A study published in the Journal of the American College of Cardiology indicates that people who regularly eat nuts—including peanuts, walnuts and tree nuts (eg. Brazil nuts)—have a lower risk of developing cardiovascular disease or coronary heart disease compared with those who never or almost never eat nuts. The study is the largest to date looking at frequency of nut consumption in relation to incident cardiovascular disease.

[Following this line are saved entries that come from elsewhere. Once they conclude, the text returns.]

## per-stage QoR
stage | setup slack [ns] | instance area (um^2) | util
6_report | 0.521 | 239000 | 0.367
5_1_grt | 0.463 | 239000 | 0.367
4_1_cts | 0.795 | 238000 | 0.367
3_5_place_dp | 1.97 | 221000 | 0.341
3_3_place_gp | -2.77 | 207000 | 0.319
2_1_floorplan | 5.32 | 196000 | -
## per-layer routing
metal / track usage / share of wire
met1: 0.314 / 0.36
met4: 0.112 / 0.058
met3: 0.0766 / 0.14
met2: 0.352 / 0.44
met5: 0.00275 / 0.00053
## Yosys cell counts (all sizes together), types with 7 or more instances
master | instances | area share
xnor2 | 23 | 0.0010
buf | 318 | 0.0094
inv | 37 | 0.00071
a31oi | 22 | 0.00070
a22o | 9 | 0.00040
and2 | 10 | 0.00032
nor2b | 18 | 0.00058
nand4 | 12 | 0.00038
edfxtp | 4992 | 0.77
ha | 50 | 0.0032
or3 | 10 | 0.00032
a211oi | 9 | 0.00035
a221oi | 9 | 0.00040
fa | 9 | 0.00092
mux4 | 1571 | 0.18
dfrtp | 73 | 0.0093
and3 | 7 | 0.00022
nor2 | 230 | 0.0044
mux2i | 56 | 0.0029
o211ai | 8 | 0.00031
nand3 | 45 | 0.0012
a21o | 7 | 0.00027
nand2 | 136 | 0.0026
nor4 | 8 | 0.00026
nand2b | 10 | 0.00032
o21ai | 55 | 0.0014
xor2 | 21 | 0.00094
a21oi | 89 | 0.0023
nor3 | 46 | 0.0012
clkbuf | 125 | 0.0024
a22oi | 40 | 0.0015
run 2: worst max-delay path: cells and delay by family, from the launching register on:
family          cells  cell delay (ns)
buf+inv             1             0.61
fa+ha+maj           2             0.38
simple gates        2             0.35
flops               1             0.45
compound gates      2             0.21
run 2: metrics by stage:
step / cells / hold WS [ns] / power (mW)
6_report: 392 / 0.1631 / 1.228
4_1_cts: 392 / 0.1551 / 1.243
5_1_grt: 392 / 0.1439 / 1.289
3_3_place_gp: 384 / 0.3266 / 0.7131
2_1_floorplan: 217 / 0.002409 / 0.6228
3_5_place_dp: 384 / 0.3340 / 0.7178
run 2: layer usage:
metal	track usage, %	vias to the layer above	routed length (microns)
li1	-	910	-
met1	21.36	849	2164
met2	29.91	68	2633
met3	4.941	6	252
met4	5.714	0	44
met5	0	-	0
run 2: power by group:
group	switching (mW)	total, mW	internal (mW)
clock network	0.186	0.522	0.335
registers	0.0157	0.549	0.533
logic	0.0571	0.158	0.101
## src/rtl/lockmix_pkg.sv

```systemverilog
package lockmix_pkg;
  localparam int NIB_W   = 4;
  localparam int NIBS    = 15;
  localparam int STATE_W = NIB_W * NIBS;

  typedef logic [NIB_W-1:0]         nib_t;
  typedef logic [NIBS:1][NIB_W-1:0] nstate_t;

  localparam nib_t KEY_NTSC = 4'h9;
  localparam nib_t KEY_PAL  = 4'h6;

  typedef enum logic [1:0] {S_IDLE, S_SEL, S_XCH, S_MIX} seq_t;

  // One iteration of the mixing recurrence with loop counter c.
  function automatic nstate_t mix_step(nstate_t s_in, nib_t c);
    nstate_t s;
    nib_t o2, o3, ox, oy;
    logic [NIB_W:0] t;
    logic sk;
    s = s_in;
    s[1] = s[1] + c + 1'b1;
    o2 = s[2];
    s[2] = ~(o2 + s[1] + 1'b1);
    o3 = s[3];
    t = {1'b0, o2} + {1'b0, o3} + 1'b1;
    sk = t[NIB_W];
    if (sk) begin
      s[3] = t[NIB_W-1:0] + o3;
      ox = s[4];
      s[4] = s[4] + s[3];
      oy = s[5];
      s[5] = ox[NIB_W-1] ? ox + 4'd8 : oy + ox + 4'd8;
      s[6] = s[6] + oy + 1'b1;
    end else begin
      s[3] = t[NIB_W-1:0];
      s[4] = s[4] + o3;
      ox = s[5];
      s[5] = s[5] + s[4];
      oy = s[6];
      s[6] = ox[NIB_W-1] ? ox + 4'd8 : oy + ox + 4'd8;
      s[7] = s[7] + oy + 1'b1;
    end
    for (int k = 7; k <= NIBS; k++) begin
      if (k != 7 || sk) s[k] = s[k] + s[k-1] + 1'b1;
    end
    return s;
  endfunction
endpackage

```

## src/rtl/nibble_mixer.sv

```systemverilog
module nibble_mixer
  import lockmix_pkg::*;
#(
  parameter int PASSES = 3
) (
  input  logic    clk,
  input  logic    rst,
  input  logic    load,
  input  nstate_t seed,
  input  logic    start,
  input  logic    patch_en,
  input  nib_t    patch_val,
  output nstate_t state,
  output logic    busy,
  output logic    done
);
  localparam int PW = (PASSES > 1) ? $clog2(PASSES) : 1;

  nib_t          cnt;
  logic [PW-1:0] pass;
  nstate_t       nxt;

  always_comb nxt = mix_step(state, cnt);

  always_ff @(posedge clk) begin
    if (rst) begin
      state <= '0;
      busy  <= 1'b0;
      done  <= 1'b0;
      cnt   <= '0;
      pass  <= '0;
    end else begin
      done <= 1'b0;
      if (load) begin
        state <= seed;
        busy  <= 1'b0;
      end else if (start) begin
        busy <= 1'b1;
        cnt  <= state[NIBS];
        pass <= '0;
      end else if (busy) begin
        state <= nxt;
        if (cnt == '0) begin
          if (pass == PW'(PASSES - 1)) begin
            busy <= 1'b0;
            done <= 1'b1;
          end else begin
            pass <= pass + 1'b1;
            cnt  <= nxt[NIBS];
          end
        end else begin
          cnt <= cnt - 1'b1;
        end
      end else if (patch_en) begin
        state[2] <= patch_val;
      end
    end
  end

  // completion follows a busy period and lasts one cycle
  assert_done_after_busy_R6: assert property (@(posedge clk) disable iff (rst)
    done |-> $past(busy));
  assert_done_single_R9: assert property (@(posedge clk) disable iff (rst)
    done |=> !done);
endmodule

```

## src/rtl/xchg_sequencer.sv

```systemverilog
module xchg_sequencer
  import lockmix_pkg::*;
(
  input  logic    clk,
  input  logic    rst,
  input  logic    start,
  input  logic    sel_msb,
  input  nstate_t lock_st,
  input  nstate_t key_st,
  input  logic    done_l,
  input  logic    done_k,
  input  logic    rx_bit,
  output logic    tx_bit,
  output logic    bit_strobe,
  output logic    sel_phase,
  output logic    line_swap,
  output logic    mismatch,
  output logic    mix_start,
  output logic    patch_en,
  output nib_t    patch_val
);
  seq_t       seq;
  nib_t       slot;
  logic       first, got_l, got_k;
  nib_t       nxt_slot, k7, s0;
  logic [1:0] sel_j, sel_b;

  assign nxt_slot = slot + 1'b1;
  assign k7       = key_st[7];
  assign s0       = (k7 == '0) ? nib_t'(1) : k7;
  assign sel_j    = slot[1:0] + 2'd1;
  assign sel_b    = (sel_j == 2'd0) ? 2'd3 : sel_j - 2'd1;

  always_ff @(posedge clk) begin
    if (rst) begin
      seq <= S_IDLE; slot <= '0; first <= 1'b0;
      got_l <= 1'b0; got_k <= 1'b0;
      tx_bit <= 1'b0; bit_strobe <= 1'b0; sel_phase <= 1'b0;
      line_swap <= 1'b0; mismatch <= 1'b0;
      mix_start <= 1'b0; patch_en <= 1'b0; patch_val <= '0;
    end else begin
      mix_start <= 1'b0;
      patch_en  <= 1'b0;
      if (start) begin
        seq <= S_SEL; slot <= '0; first <= 1'b1;
        bit_strobe <= 1'b1; sel_phase <= 1'b1; tx_bit <= sel_msb;
        mismatch <= 1'b0; line_swap <= 1'b0;
      end else begin
        case (seq)
          S_SEL: begin
            if (slot == 4'd3) begin
              seq <= S_XCH; slot <= 4'd1; sel_phase <= 1'b0;
              tx_bit <= lock_st[1][0];
            end else begin
              slot <= nxt_slot;
              tx_bit <= key_st[1][sel_b];
            end
          end
          S_XCH: begin
            if (first && slot == 4'd2) begin
              patch_en  <= 1'b1;
              patch_val <= rx_bit ? KEY_NTSC : KEY_PAL;
            end else if (rx_bit != key_st[slot][0]) begin
              mismatch <= 1'b1;
            end
            if (slot == nib_t'(NIBS)) begin
              seq <= S_MIX; bit_strobe <= 1'b0; tx_bit <= 1'b0;
              mix_start <= 1'b1; first <= 1'b0;
              got_l <= 1'b0; got_k <= 1'b0;
            end else begin
              slot <= nxt_slot;
              tx_bit <= lock_st[nxt_slot][0];
            end
          end
          S_MIX: begin
            if (done_l) got_l <= 1'b1;
            if (done_k) got_k <= 1'b1;
            if ((got_l || done_l) && (got_k || done_k)) begin
              seq <= S_XCH; bit_strobe <= 1'b1;
              line_swap <= k7[0];
              slot <= s0;
              tx_bit <= lock_st[s0][0];
            end
          end
          default: ;
        endcase
      end
    end
  end

  assert_sel_in_slot_R2: assert property (@(posedge clk) disable iff (rst)
    sel_phase |-> bit_strobe);
  assert_mismatch_sticky_R4: assert property (@(posedge clk) disable iff (rst)
    mismatch && !start |=> mismatch);
  assert_swap_only_after_mix_R7: assert property (@(posedge clk) disable iff (rst)
    (seq != S_MIX) && !start |=> $stable(line_swap));
  assert_lock_frozen_R3: assert property (@(posedge clk) disable iff (rst)
    (seq == S_XCH) && !start |=> $stable(lock_st));
  assert_key_frozen_R5: assert property (@(posedge clk) disable iff (rst)
    (seq == S_XCH) && !start && !patch_en |=> $stable(key_st));
endmodule

```

## src/rtl/lockout_stream_engine.sv

```systemverilog
module lockout_stream_engine
  import lockmix_pkg::*;
#(
  parameter int MIX_PASSES = 3
) (
  input  logic               clk,
  input  logic               rst,
  input  logic               start,
  input  logic [STATE_W-1:0] lock_seed,
  input  logic [STATE_W-1:0] key_seed,
  input  logic               rx_bit,
  output logic               tx_bit,
  output logic               bit_strobe,
  output logic               sel_phase,
  output logic               line_swap,
  output logic               mismatch
);
  nstate_t seed_a [2];
  nstate_t st_a   [2];
  logic    busy_a [2];
  logic    done_a [2];
  logic    pen_a  [2];
  nib_t    pval_a [2];
  logic    mix_start, patch_en;
  nib_t    patch_val;

  assign seed_a[0] = lock_seed;
  assign seed_a[1] = key_seed;
  assign pen_a[0]  = 1'b0;
  assign pval_a[0] = '0;
  assign pen_a[1]  = patch_en;
  assign pval_a[1] = patch_val;

  for (genvar g = 0; g < 2; g++) begin : g_mix
    nibble_mixer #(.PASSES(MIX_PASSES)) u_mix (
      .clk       (clk),
      .rst       (rst),
      .load      (start),
      .seed      (seed_a[g]),
      .start     (mix_start),
      .patch_en  (pen_a[g]),
      .patch_val (pval_a[g]),
      .state     (st_a[g]),
      .busy      (busy_a[g]),
      .done      (done_a[g])
    );
  end

  xchg_sequencer u_seq (
    .clk        (clk),
    .rst        (rst),
    .start      (start),
    .sel_msb    (key_seed[3]),
    .lock_st    (st_a[0]),
    .key_st     (st_a[1]),
    .done_l     (done_a[0]),
    .done_k     (done_a[1]),
    .rx_bit     (rx_bit),
    .tx_bit     (tx_bit),
    .bit_strobe (bit_strobe),
    .sel_phase  (sel_phase),
    .line_swap  (line_swap),
    .mismatch   (mismatch),
    .mix_start  (mix_start),
    .patch_en   (patch_en),
    .patch_val  (patch_val)
  );

  assert_mix_from_idle_R6: assert property (@(posedge clk) disable iff (rst)
    mix_start |-> !busy_a[0] && !busy_a[1]);
endmodule

```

Marta Guasch-Ferre (Harvard T.H. Chan School of Public Health, USA) and colleagues reviewed more than data for 210,000 people including women from the Nurses’ Health Study and Nurses’ Health Study II and men from the Health Professionals Follow-up Study, with up to 32 years of follow up. In all three groups, information about medical history, lifestyle and health conditions were collected via self-administered questionnaires every two years.
While many past studies have focused on nut consumption as a whole, this study also looked at the association between specific types of nuts—peanut butter, peanuts, walnuts and tree nuts—with major cardiovascular events. Peanuts were included even though they are actually a legume because they have a similar fatty acid and nutrient profile as other nuts.

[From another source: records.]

### src/rtl/xcvr_pkg.sv
package xcvr_pkg;

    typedef enum logic {
        CTRL_EN_DIR  = 1'b0,
        CTRL_DUAL_EN = 1'b1
    } ctrl_style_e;

    typedef enum logic {
        SRC_LIVE   = 1'b0,
        SRC_STORED = 1'b1
    } src_sel_e;

    typedef struct packed {
        logic drive_a;
        logic drive_b;
    } oe_pair_t;

    localparam int NUM_SIDES = 2;
    localparam int SIDE_A    = 0;
    localparam int SIDE_B    = 1;

    function automatic oe_pair_t decode_en_dir(input logic en_n, input logic dir);
        oe_pair_t r;
        r.drive_a = ~en_n & ~dir;
        r.drive_b = ~en_n & dir;
        return r;
    endfunction

    function automatic oe_pair_t decode_dual(input logic en_a2b, input logic en_b2a_n);
        oe_pair_t r;
        r.drive_a = ~en_b2a_n;
        r.drive_b = en_a2b;
        return r;
    endfunction

endpackage

### src/rtl/xcvr_edge_sense.sv
module xcvr_edge_sense (
    input  logic clk,
    input  logic rst,
    input  logic raw_i,
    output logic rise_o
);
    logic stage1_q;
    logic stage2_q;

    always_ff @(posedge clk) begin
        if (rst) begin
            stage1_q <= 1'b0;
            stage2_q <= 1'b0;
        end else begin
            stage1_q <= raw_i;
            stage2_q <= stage1_q;
        end
    end

    assign rise_o = stage1_q & ~stage2_q;
endmodule

### src/rtl/xcvr_store.sv
module xcvr_store #(
    parameter int WIDTH = 8
) (
    input  logic             clk,
    input  logic             rst,
    input  logic             load_i,
    input  logic [WIDTH-1:0] d_i,
    output logic [WIDTH-1:0] q_o
);
    always_ff @(posedge clk) begin
        if (rst)
            q_o <= '0;
        else if (load_i)
            q_o <= d_i;
    end
endmodule

### src/rtl/xcvr_path.sv
module xcvr_path #(
    parameter int WIDTH  = 8,
    parameter bit INVERT = 1'b0
) (
    input  logic [WIDTH-1:0]  live_i,
    input  logic [WIDTH-1:0]  stored_i,
    input  xcvr_pkg::src_sel_e sel_i,
    output logic [WIDTH-1:0]  y_o
);
    logic [WIDTH-1:0] picked;

    always_comb begin
        unique case (sel_i)
            xcvr_pkg::SRC_STORED: picked = stored_i;
            default:              picked = live_i;
        endcase
    end

    generate
        if (INVERT) begin : g_inv
            assign y_o = ~picked;
        end else begin : g_true
            assign y_o = picked;
        end
    endgenerate
endmodule
[config.mk]
export PLATFORM = sky130hd
export DESIGN_NAME = pwm3_bridge
export DESIGN_NICKNAME = d
export VERILOG_FILES = /design/src/rtl/pwm3_pkg.sv /design/src/rtl/pwm3_cfg.sv /design/src/rtl/pwm3_updown.sv /design/src/rtl/pwm3_deadband.sv /design/src/rtl/pwm3_leg.sv /design/src/rtl/pwm3_bridge.sv
export SDC_FILE = /design/constraint.sdc
export NUM_CORES = 1
export LEC_CHECK = 0
export CORE_AREA = 10 10 173 175
export DETAILED_ROUTE_END_ITERATION = 8
export DIE_AREA = 0 0 183 185
export PLACE_DENSITY = 0.46
export SYNTH_ARGS = -nofsm -noshare
export SYNTH_HDL_FRONTEND = slang
export SYNTH_SLANG_ARGS = --single-unit
[constraint.sdc]
create_clock -name clk -period 1.9 [get_ports clk]
set_input_delay 0.38 -clock clk [delete_from_list [all_inputs] [get_ports clk]]
set_output_delay 0.38 -clock clk [all_outputs]
set_load 0.05 [all_outputs]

The primary endpoint was major cardiovascular disease, defined as a combined endpoint of myocardial infarction, stroke or fatal cardiovascular disease. Secondary endpoints were total coronary heart disease, defined as fatal or non-fatal myocardial infarction, and total stroke, which included all fatal and non-fatal strokes. Researchers documented 14,136 cardiovascular disease cases, including 8,390 coronary heart disease cases and 5,910 stroke cases.
The study found a consistent inverse association between total nut consumption and total cardiovascular disease and coronary heart disease. Also, after looking at individual nut consumption, the investigators found that eating walnuts one or more times per week were associated with a 19% lower risk of cardiovascular disease and 21% lower risk of coronary heart disease. Participants who ate peanuts or tree nuts two or more times per week had a 13% and 15% lower risk of cardiovascular disease, respectively, and a 15% and 23%, lower risk of coronary heart disease, respectively, compared to those who never consumed nuts.
Participants who consumed five or more servings of nuts a week had a 14% lower risk of cardiovascular disease and a 20% lower risk of coronary heart disease than participants who never or almost never consumed nuts. The results were similar when accounting for consumption of tree nuts, peanuts and walnuts individually. Guasch-Ferre et al found no evidence of an association between total nut consumption and risk of stroke, but eating peanuts and walnuts was inversely associated with the risk of stroke. Peanut butter and tree nuts were not associated with stroke risk.
Guasch-Ferre says: “Our findings support recommendations of increasing the intake of a variety of nuts, as part of healthy dietary patterns, to reduce the risk of chronic disease in the general populations.”